Source: an optimization exercise on an open RTL-to-GDS flow (aim: small area, a short achievable clock period and few clock cycles). Production flows keep margins and buffers that such runs may drop.
In this exercise RTL edits were held to simulation tests only and were not proved equivalent to the original.
Power is estimated from default activity; no workload was simulated.

==> flow/design.v <==
module hive_div (
    input  wire        clk,
    input  wire        rst,
    input  wire        in_valid,
    output wire        in_ready,
    input  wire [1:0]  in_op,
    input  wire [31:0] in_a,
    input  wire [31:0] in_b,
    output reg         out_valid,
    output wire [31:0] out_result
);
    reg        rdy;                  
    reg        p1, p2, it, fx;
    reg        sgn, is_mod, sa, sb;  
    reg [31:0] R;                    
    reg [31:0] Q;                    
    reg [32:0] D;                    
    reg [4:0]  cnt;
    reg        sa_f, inv_f, frc_f, cin_f;
    reg        cin, frc_x;           
    assign in_ready   = rdy;
    assign out_result = Q;
    function [5:0] msb;
        input [31:0] x;
        reg [15:0] v1; reg [15:0] p1_;
        reg [7:0]  v2; reg [15:0] p2_;
        reg [3:0]  v3; reg [11:0] p3_;
        reg [1:0]  v4; reg [7:0]  p4_;
        integer i;
        begin
            for (i = 0; i < 16; i = i + 1) begin
                v1[i]  = x[2*i+1] | x[2*i];
                p1_[i] = x[2*i+1];
            end
            for (i = 0; i < 8; i = i + 1) begin
                v2[i]        = v1[2*i+1] | v1[2*i];
                p2_[2*i+:2]  = v1[2*i+1] ? {1'b1, p1_[2*i+1]} : {1'b0, p1_[2*i]};
            end
            for (i = 0; i < 4; i = i + 1) begin
                v3[i]        = v2[2*i+1] | v2[2*i];
                p3_[3*i+:3]  = v2[2*i+1] ? {1'b1, p2_[4*i+2+:2]} : {1'b0, p2_[4*i+:2]};
            end
            for (i = 0; i < 2; i = i + 1) begin
                v4[i]        = v3[2*i+1] | v3[2*i];
                p4_[4*i+:4]  = v3[2*i+1] ? {1'b1, p3_[6*i+3+:3]} : {1'b0, p3_[6*i+:3]};
            end
            msb = {v4[1] | v4[0], v4[1] ? {1'b1, p4_[7:4]} : {1'b0, p4_[3:0]}};
        end
    endfunction
    wire [31:0] a      = R;
    wire [31:0] b      = D[31:0];
    wire        e      = sa && sb;
    wire        sdiff  = sa ^ sb;
    wire [5:0]  ma     = msb(a ^ {32{sa}});
    wire [5:0]  mb     = msb(b ^ {32{sb}});
    wire [6:0]  la     = (ma[5] ? {2'b00, ma[4:0]} + 7'd1 : 7'd0) + {6'd0, e};
    wire [6:0]  lb     = {2'b00, mb[4:0]} + 7'd1;
    wire [6:0]  nd     = la - lb;
    wire        a_zero = (a == 32'd0);
    wire        b_zero = (b == 32'd0);
    wire        ovf    = sgn && (a == 32'h8000_0000) && (b == 32'hFFFF_FFFF);
    wire        spec   = b_zero || ovf;
    wire        zr     = spec || a_zero;
    wire        skip   = nd[6] || zr;
    wire        addb   = sdiff && !zr;   
    wire [31:0] spec_q = ovf ? 32'h7FFF_FFFF :
                         !sgn ? 32'hFFFF_FFFF :
                         a[31] ? 32'h8000_0000 : 32'h7FFF_FFFF;
    wire [31:0] lo     = {a[30:0], 1'b0};
    wire [31:0] z1     = lo | (lo << 1);
    wire [31:0] z2     = z1 | (z1 << 2);
    wire [31:0] z4     = z2 | (z2 << 4);
    wire [31:0] z8     = z4 | (z4 << 8);
    wire [31:0] zl     = z8 | (z8 << 16);       
    wire [31:0] M      = a ^ ({32{sb}} & ~zl) ^ {32{sa}};
    wire [32:0] Dc     = {1'b1, b ^ {32{!sb}}};
    wire [32:0] Dsh    = (Dc << cnt) | ({33{!sb}} & ~({33{1'b1}} << cnt));
    wire [32:0] Y      = D | {33{frc_x}};
    wire [34:0] sum_c  = {2'b00, R, 1'b1} + {1'b0, Y, cin};    
    wire [33:0] sum    = sum_c[34:1];
    wire        fits   = sum[33];
    wire        last   = (cnt == 5'd0);
    always @(posedge clk) begin
        if (rst) begin
            rdy       <= 1'b1;
            p1        <= 1'b0;
            p2        <= 1'b0;
            it        <= 1'b0;
            fx        <= 1'b0;
            out_valid <= 1'b0;
        end else begin
            out_valid <= fx;
            if (rdy) begin
                fx  <= 1'b0;
                if (in_valid) begin
                    rdy <= 1'b0;
                    p1  <= 1'b1;
                end
            end
            if (p1) begin
                p1 <= 1'b0;
                if (skip) begin
                    fx  <= 1'b1;
                    rdy <= 1'b1;
                end else begin
                    p2  <= 1'b1;
                end
            end
            if (p2) begin
                p2 <= 1'b0;
                it <= 1'b1;
            end
            if (it && last) begin
                it  <= 1'b0;
                fx  <= 1'b1;
                rdy <= 1'b1;
            end
        end
        if (rdy) begin
            R       <= in_a;
            D[31:0] <= in_b;
            sgn     <= !in_op[0];
            is_mod  <= in_op[1];
            sa      <= !in_op[0] && in_a[31];
            sb      <= !in_op[0] && in_b[31];
        end
        if (p1) begin
            if (spec)
                R <= 32'd0;
            Q     <= spec ? spec_q : {32{addb}};
            cnt   <= nd[4:0];
            sa_f  <= sa && !skip;
            inv_f <= sdiff;
            frc_f <= (sa == sb);
            cin_f <= !e;
            cin   <= skip ? !addb : !sb;
            frc_x <= skip && !addb;
        end
        if (fx)
            frc_x <= 1'b0;
        if (p2) begin
            R <= M;
            D <= Dsh;
        end
        if (it) begin
            if (fits)
                R <= sum[31:0];
            Q <= {Q[30:0], fits ^ inv_f};
            if (!last) begin
                D   <= {D[32], D[32:1]};
                cnt <= cnt - 5'd1;
            end else begin
                cin   <= cin_f;
                frc_x <= frc_f;
            end
        end
        if (fx && is_mod)
            Q <= sum[31:0] ^ {32{sa_f}};
    end
endmodule
==> flow/run.sh <==
#!/bin/bash
# synth_recipe.tcl (not shown) runs the flow's synth.tcl, then flattens the netlist and writes it again
# the make line also repeats each setting of config.mk as NAME=value (left out here)
make -C /OpenROAD-flow-scripts/flow DESIGN_CONFIG=/design/flow/config.mk WORK_HOME=/design/flow/orfs CLKGATE_MAP_FILE= SYNTH_SCRIPT=/design/flow/synth_recipe.tcl finish
==> flow/config.mk <==
export PLATFORM = sky130hd
export DESIGN_NAME = hive_div
export DESIGN_NICKNAME = hive_div
export VERILOG_FILES = /design/flow/design.v
export SDC_FILE = /design/flow/constraint.sdc
export NUM_CORES = 4
export LEC_CHECK = 0
export CAP_MARGIN = 20
export CORE_MARGIN = 2
export CORE_UTILIZATION = 40
export PLACE_DENSITY = 0.6
export SETUP_SLACK_MARGIN = 5
export SLEW_MARGIN = 20
==> flow/constraint.sdc <==
create_clock -name core_clock -period 10.0 [get_ports {clk}]
set_input_delay 2.0000 -clock core_clock [delete_from_list [all_inputs] [get_ports {clk}]]
set_output_delay 2.0000 -clock core_clock [all_outputs]
set_load 0.01 [all_outputs]
==> impl_metrics.csv, run 1 <==
group,metric,value,unit
setup_path,crit_fanout,57,
setup_path,path_cells,"buf_4, buf_12, and2_1, a221oi_1, o21ai_0, a221oi_1, o21ai_0, a22oi_1, a21oi_1, o221ai_1, fa_1, fa_1, nor2b_1, o21ai_0, nand2b_1, a211oi_1, or3_1, mux2i_1, mux2i_1, mux2_2",
placed_design,dp_hpwl,30.47,mm
cts,cts_hold_buf,0,
sta,hold_ws,0.4503,ns
route,firstDrtPassIters,8,
grt,grt_pass1_wl,66.22,mm
power,clkPwrFrac,16.8,%
sta,fmax,209.7,MHz
power,ir_drop,0.1241,mV
cts,clock-sinks,118,
die,ios,103,
route,postRouteAntennaNets,0,
setup_path,crit_required,10.33,ns
die,die_area,33140,um^2
power,switching_share,48.36,%
sta,hold_viol_final,0,
sta,slew_viol_final,0,
run_status,status,"no timing/DRC/antenna violations",
final_layout,final_util,45.88,%
final_layout,fin_nets,1738,
grt,grt_max_degree,65,
sta,timing.final.ws_setup,5.230,ns
final_layout,instances_no_fill,2038,
setup_path,critPathMaxStageDelay,0.47,ns
route,drc,0,
sta,skew,0.01475,ns
logic_synthesis,yosysWarnings,1,
die,std_cell_rows,65,
sta,post-route-period-util,47.70,%
power,power.switching,1.980,mW
logic_synthesis,syn_inst,1643,
power,combPwrFrac,62.9,%
setup_path,path_buf_inv,2,
cts,cts_tree,"yes",
power,leakage,5.393,nW
grt,grt_usage,25.40,%
final_layout,layout-drive-gt1-share,11.19,%
logic_synthesis,yosysUniqueCellTypes,78,
die,die_w,182.1,um
cts,clk_pin_slew,0.06,ns
placed_design,dp_slack,5.004,ns
final_layout,area_growth,13.59,%
setup_path,cp_top_family,"compound AO/OA/AOI/OAI gates",
setup_path,endpoint_kind,"register",
setup_path,crit_arrival,5.10,ns
route,drt-total-wl,42.34,mm
power,power.internal,2.114,mW
logic_synthesis,syn-num-nets,1758,
cts,post_cts_buffers,0,
logic_synthesis,synth_ff_type,"dfxtp_1",
setup_path,start_kind,"register",
cts,cts.path.max_buffers,2,
logic_synthesis,ys_seq_area_share,21.86,%
min_path,hold_class,"reg -> reg",
route,vias,12324,
power,power_per_cell_area,284.2,nW/um^2
logic_synthesis,syn_area,12680,um^2
setup_path,cp_common_cell,"o21ai_0",
cts,cts_made_buffers,17,
route,drt_iter0_markers,1150,
die,core,31390,um^2
placed_design,gp_congestion,0.9165,
sta,slew_headroom,34.47,%
route,viasPerCell,6.047,
grt,grt_pass1_vias,11700,
sta,final-setup-viol-count,0,
setup_path,crit_slowest_cell,"fa_1",
route,wl_per_cell,20.78,um
cts,cts_root_buffer,"clkbuf_16",
cts,cts_max_level,4,
die,start_util,40.39,%
logic_synthesis,ys_seq_elements,118,
die,die_h,182.1,um
power,seqPwrFrac,20.3,%
sta,finalSetupTns,0,ns
sta,rsz0062_at_grt,"yes",
grt,antenna_found_initial,0,
grt,gr-total-overflow,0,
sta,tightest_slew,0.9819,ns
final_layout,n_antenna_cell,0,
logic_synthesis,synth_area_per_cell,7.718,um^2
logic_synthesis,async_flop_share,0,%
cts,clk-insertion-delay-late,0.45,ns
flow_run,cap_violations,0,
setup_path,criticalPathCategory,"reg -> reg",
logic_synthesis,synth_edf_count,41,
sta,period_needed,4.770,ns
placed_design,dp_cells,2006,
placed_design,port_buffers,102,
-- power groups by stage --
| stage | Sequential [mW] | Clock [mW] | Combinational, mW |
|---|---|---|---|
| finish | 0.833 | 0.686 | 2.58 |
| global route | 0.856 | 0.713 | 2.81 |
| floorplan | 0.683 | 0 | 2.01 |
| detailed placement | 0.838 | 0 | 2.52 |
| global placement | 0.833 | 0 | 2.51 |
| CTS | 0.828 | 0.696 | 2.54 |
-- registers in the layout, indices dropped and copies added (netlist names), 5 cells and up --
signal / flops
cnt: 5
D: 33
R: 32
Q: 32
-- worst reg2reg max path: cells and delay by family, from the launching register on --
kind / cells / cell delay [ns]
AND/OR/NAND/NOR: 4 / 0.89
multiplexers: 3 / 0.52
adder cells (fa/ha/maj): 2 / 0.94
buffers and inverters: 2 / 0.72
flip-flops: 1 / 0.33
AO/OA/AOI/OAI: 9 / 1.27
-- Yosys cell counts (all sizes together) (4+ instances only) --
cell,count,area (um^2)
nand2,160,600.6
o31a,4,35.03
buf,27,128.9
xor2,47,411.6
mux2,45,506.7
nand2b,13,81.33
nand3,31,155.2
dfxtp,77,1541
a211oi,20,150.1
a311oi,6,52.55
and2,16,100.1
o221ai,14,122.6
mux4,22,495.5
a31oi,17,106.4
o22ai,13,81.33
nand4,7,50.05
a22oi,5,37.54
or4,9,75.07
nor4,12,126.4
xnor2,112,980.9
o211ai,27,202.7
nor3,28,145.1
ha,43,538.0
clkbuf,134,503.0
o31ai,5,37.54
o21ai,155,775.7
o21a,5,37.54
nor2,116,437.9
or3,17,106.4
mux2i,56,560.5
and3,15,93.84
a21o,14,105.1
or2,42,262.8
a21oi,130,650.6
nor2b,23,143.9
inv,44,165.2
o21bai,10,75.07
a221oi,33,289.0
edfxtp,41,1231
-- placed cells by master, fill, tap and decap left out, types with 45 or more instances in the layout --
cell type        instances
xnor2_1                112
a21oi_1                128
o21ai_0                154
mux2i_1                 56
nor2_1                 114
mux2_2                  45
xor2_1                  47
nand2_1                160
clkdlybuf4s50_1        102
dfxtp_1                 71
-- path summary, 6_finish.rpt --
kind,end,slack [ns],cells after the start,startpoint
setup / recovery,cin,5.23,20,sb
hold / removal,frc_x,0.45,2,frc_f
setup reg to reg,cin,5.23,20,sb
hold reg to reg,frc_x,0.45,2,frc_f
-- final cells by class --
| cell class | instances | area, um^2 |
|---|---|---|
| Timing Repair Buffer | 122 | 1187 |
| Clock buffer | 18 | 429.2 |
| Tap cell | 402 | 503.0 |
| Fill cell | 3149 | 16990 |
| Multi-Input combinational cell | 1319 | 9131 |
| Sequential cell | 118 | 2783 |
| Inverter | 45 | 171.4 |
| Clock inverter | 14 | 198.9 |
-- cell families (layout without fill, tap and decap cells) --
family | Yosys count | count (layout) | share of synthesized area (%)
xor+xnor | 161 | 161 | 11.34
simple gates | 498 | 498 | 19.36
flops | 118 | 118 | 21.86
compound gates | 491 | 491 | 24.09
mux | 123 | 123 | 12.32
fa+ha+maj | 46 | 46 | 4.716
buf+inv | 206 | 199 | 6.315
-- what timing repair did --
action	in CTS	in global routing
pin swaps	0	0
setup endpoints to repair	1	14
gates resized for setup	1	9
-- through the flow --
stage | instance area (um^2) | total power [mW]
finish | 14400 | 4.094
global placement | 13750 | 3.344
floorplan | 12680 | 2.695
global route | 14400 | 4.375
CTS | 14380 | 4.060
detailed placement | 13750 | 3.356
-- metal layers --
layer / vias up / track usage (%) / routed length, um
li1: 5901 / - / -
met1: 5871 / 33.98 / 18870
met2: 477 / 41.71 / 19570
met3: 75 / 3.792 / 2569
met4: 0 / 9.129 / 1337
met5: - / 0 / 0
Testbench counts, summed over its fixed seeds: cycles 72,373.
==> run 2: changes to the inputs <==
--- a/flow/config.mk
+++ b/flow/config.mk
@@ -9,5 +9,4 @@
 export CORE_MARGIN = 2
 export CORE_UTILIZATION = 40
 export PLACE_DENSITY = 0.6
-export SETUP_SLACK_MARGIN = 5
 export SLEW_MARGIN = 20
==> impl_metrics.csv, run 2 <==
group,metric,value,unit
run_status,status,"no timing/DRC/antenna violations",
sta,slew_viol_final,0,
setup_path,critPathMaxStageDelay,0.65,ns
placed_design,gp_congestion,0.9165,
cts,cts.path.max_buffers,2,
power,power_per_cell_area,284.3,nW/um^2
logic_synthesis,synth_ff_type,"dfxtp_1",
setup_path,reg2reg_from,"sb",
sta,tightest_slew,0.9920,ns
sta,hold_viol_final,0,
final_layout,layout-drive-gt1-share,11.00,%
cts,cts_tree,"yes",
setup_path,endpoint_kind,"register",
cts,cts_made_buffers,17,
route,drc,0,
logic_synthesis,ys_seq_elements,118,
cts,cts_hold_buf,0,
placed_design,dp_hpwl,30.47,mm
logic_synthesis,syn_area,12680,um^2
sta,post-route-period-util,50.99,%
logic_synthesis,synth_common_cells,"nand2_1 (160), o21ai_0 (154), clkbuf_1 (134), a21oi_1 (130), nor2_1 (115)",
logic_synthesis,synth_edf_count,41,
logic_synthesis,yosysWarnings,1,
route,viasPerCell,6.043,
die,die_w,182.1,um
logic_synthesis,syn_inst,1643,
logic_synthesis,yosysUniqueCellTypes,78,
grt,grt_usage,25.40,%
logic_synthesis,synth_top_area_share,12.16,%
logic_synthesis,async_flop_share,0,%
logic_synthesis,ys_seq_area_share,21.86,%
sta,skew,0.01365,ns
min_path,hp-start,"frc_f",
power,leakage,5.387,nW
setup_path,path_cells,"buf_4, buf_4, o21ai_0, o21ai_0, nor2_1, nand2_1, o21ai_0, a22oi_1, o221ai_1, fa_1, fa_1, nor2b_1, o21ai_0, nand2b_1, a211oi_1, or3_1, mux2i_1, mux2i_1, mux2_2",
die,die_area,33140,um^2
setup_path,crit_slowest_cell,"buf_4",
final_layout,largest_reg_flops,33,
cts,clock-sinks,118,
sta,period_needed,5.099,ns
cts,clk_pin_slew,0.07,ns
min_path,whs_path_depth,2,
setup_path,criticalPathCategory,"reg -> reg",
grt,antenna_found_initial,0,
setup_path,crit_arrival,5.43,ns
grt,gr-total-overflow,0,
route,firstDrtPassIters,5,
logic_synthesis,synthMostInstantiatedCell,"nand2_1",
setup_path,start_kind,"register",
cts,clk-insertion-delay-late,0.44,ns
logic_synthesis,yosysTopAreaCell,"dfxtp_1",
sta,slew_headroom,33.80,%
min_path,hold_class,"reg -> reg",
logic_synthesis,synth_area_per_cell,7.718,um^2
sta,finalSetupTns,0,ns
final_layout,largest-register,"D",
final_layout,final_util,45.81,%
cts,cts_max_level,4,
setup_path,reg2reg_to,"cin",
final_layout,most-common-layout-cells,"nand2_1 (160), o21ai_0 (154), a21oi_1 (128)",
cts,cts_resized,0,
route,postRouteAntennaNets,0,
die,ios,103,
logic_synthesis,syn-num-nets,1758,
setup_path,r2r_setup_slack,4.90,ns
logic_synthesis,synth_area_leaders,"dfxtp_1 (12%), edfxtp_1 (9.7%), xnor2_1 (7.7%)",
setup_path,reg2regPathDepth,19,
power,ir_drop,0.1236,mV
cts,post_cts_buffers,0,
grt,grt_max_degree,65,
die,std_cell_rows,65,
min_path,hold_end,"frc_x",
final_layout,fin_nets,1738,
route,wl_per_cell,20.75,um
cts,cts_root_buffer,"clkbuf_16",
die,start_util,40.39,%
final_layout,n_antenna_cell,0,
route,drt_iter0_markers,1151,
sta,final-setup-viol-count,0,
final_layout,layout_commonest_cell,"nand2_1",
setup_path,cp_common_cell,"o21ai_0",
setup_path,crit_required,10.33,ns
final_layout,area_growth,13.40,%
placed_design,port_buffers,102,
die,die_h,182.1,um
grt,grt_pass1_vias,11700,
route,vias,12316,
grt,grt_pass1_wl,66.22,mm
flow_run,cap_violations,0,
route,drt-total-wl,42.29,mm
sta,fmax,196.1,MHz
die,core,31390,um^2
final_layout,reg.largest.list,"D (33), Q (32), R (32)",
sta,rsz0062_at_grt,"no",
setup_path,crit_fanout,57,
==> run 2: cell counts after synthesis <==
No cell type changed its count.
==> run 2: metal layers <==
layer  wire length [um]  share of wire (%)  GRT usage (%)  vias to the layer above
met2              19540                 46          41.71                      444
li1                   -                  -              -                     5907
met3               2432                5.8          3.792                       80
met1              18990                 45          33.98                     5885
met5                  0                  0              0                        -
met4               1333                3.2          9.129                        0
==> run 2: cell families (layout without fill, tap and decap cells) <==
group,after synthesis,in the layout,synth area share (%)
buffers and inverters,206,199,6.315
and+or+nand+nor,498,498,19.36
DFF,118,118,21.86
AOI/OAI and AO/OA,491,491,24.09
adders and majority gates,46,46,4.716
xor gates and xnor gates,161,161,11.34
muxes,123,123,12.32
==> run 2: layout make-up <==
type	instances	area [um^2]
Clock inverter	14	198.9
Sequential cell	118	2780
Tap cell	402	503.0
Inverter	45	168.9
Timing Repair Buffer	122	1171
Fill cell	3154	17010
Clock buffer	18	429.2
Multi-Input combinational cell	1319	9129
==> run 2: metrics by stage <==
stage	hold WS [ns]	cells	power, mW	cell area (um^2)	worst slack (ns)
global route	0.4857	2038	4.373	14380	4.476
CTS	0.4575	2038	4.060	14380	4.992
finish	0.4517	2038	4.088	14380	4.901
global placement	0.4299	2006	3.344	13750	5.087
detailed placement	0.4354	2006	3.356	13750	5.004
floorplan	0.4176	1643	2.695	12680	5.208
==> run 2: worst max-delay path: cells and delay by family, from the launching register on <==
kind,cells,cell delay [ns]
AOI/OAI and AO/OA,7,1.21
buffers and inverters,2,0.98
and+or+nand+nor,5,0.97
adders and majority gates,2,0.94
muxes,3,0.53
DFF,1,0.33
==> run 2: worst max path at each step <==
stage / start / endpoint / slack [ns] / cells past startpoint
after floorplan: sb / cin / 5.21 / 20
after global placement: sb / cin / 5.09 / 19
after detailed placement: sb / cin / 5.00 / 20
after CTS: sb / cin / 4.99 / 20
after global routing: sb / cin / 4.48 / 19
final: sb / cin / 4.90 / 19
==> run 2: report_power, final <==
part           internal (mW)  leakage [nW]  switching, mW
logic                   1.08          4.05           1.48
registers              0.607          1.03          0.224
clock network          0.420         0.305          0.267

# # # # #

Reprint exactly the lines above that start at the one with "o221ai,14,122.6" and end at the one with "-- what timing", keeping both and adding none.

o221ai,14,122.6
mux4,22,495.5
a31oi,17,106.4
o22ai,13,81.33
nand4,7,50.05
a22oi,5,37.54
or4,9,75.07
nor4,12,126.4
xnor2,112,980.9
o211ai,27,202.7
nor3,28,145.1
ha,43,538.0
clkbuf,134,503.0
o31ai,5,37.54
o21ai,155,775.7
o21a,5,37.54
nor2,116,437.9
or3,17,106.4
mux2i,56,560.5
and3,15,93.84
a21o,14,105.1
or2,42,262.8
a21oi,130,650.6
nor2b,23,143.9
inv,44,165.2
o21bai,10,75.07
a221oi,33,289.0
edfxtp,41,1231
-- placed cells by master, fill, tap and decap left out, types with 45 or more instances in the layout --
cell type        instances
xnor2_1                112
a21oi_1                128
o21ai_0                154
mux2i_1                 56
nor2_1                 114
mux2_2                  45
xor2_1                  47
nand2_1                160
clkdlybuf4s50_1        102
dfxtp_1                 71
-- path summary, 6_finish.rpt --
kind,end,slack [ns],cells after the start,startpoint
setup / recovery,cin,5.23,20,sb
hold / removal,frc_x,0.45,2,frc_f
setup reg to reg,cin,5.23,20,sb
hold reg to reg,frc_x,0.45,2,frc_f
-- final cells by class --
| cell class | instances | area, um^2 |
|---|---|---|
| Timing Repair Buffer | 122 | 1187 |
| Clock buffer | 18 | 429.2 |
| Tap cell | 402 | 503.0 |
| Fill cell | 3149 | 16990 |
| Multi-Input combinational cell | 1319 | 9131 |
| Sequential cell | 118 | 2783 |
| Inverter | 45 | 171.4 |
| Clock inverter | 14 | 198.9 |
-- cell families (layout without fill, tap and decap cells) --
family | Yosys count | count (layout) | share of synthesized area (%)
xor+xnor | 161 | 161 | 11.34
simple gates | 498 | 498 | 19.36
flops | 118 | 118 | 21.86
compound gates | 491 | 491 | 24.09
mux | 123 | 123 | 12.32
fa+ha+maj | 46 | 46 | 4.716
buf+inv | 206 | 199 | 6.315
-- what timing repair did --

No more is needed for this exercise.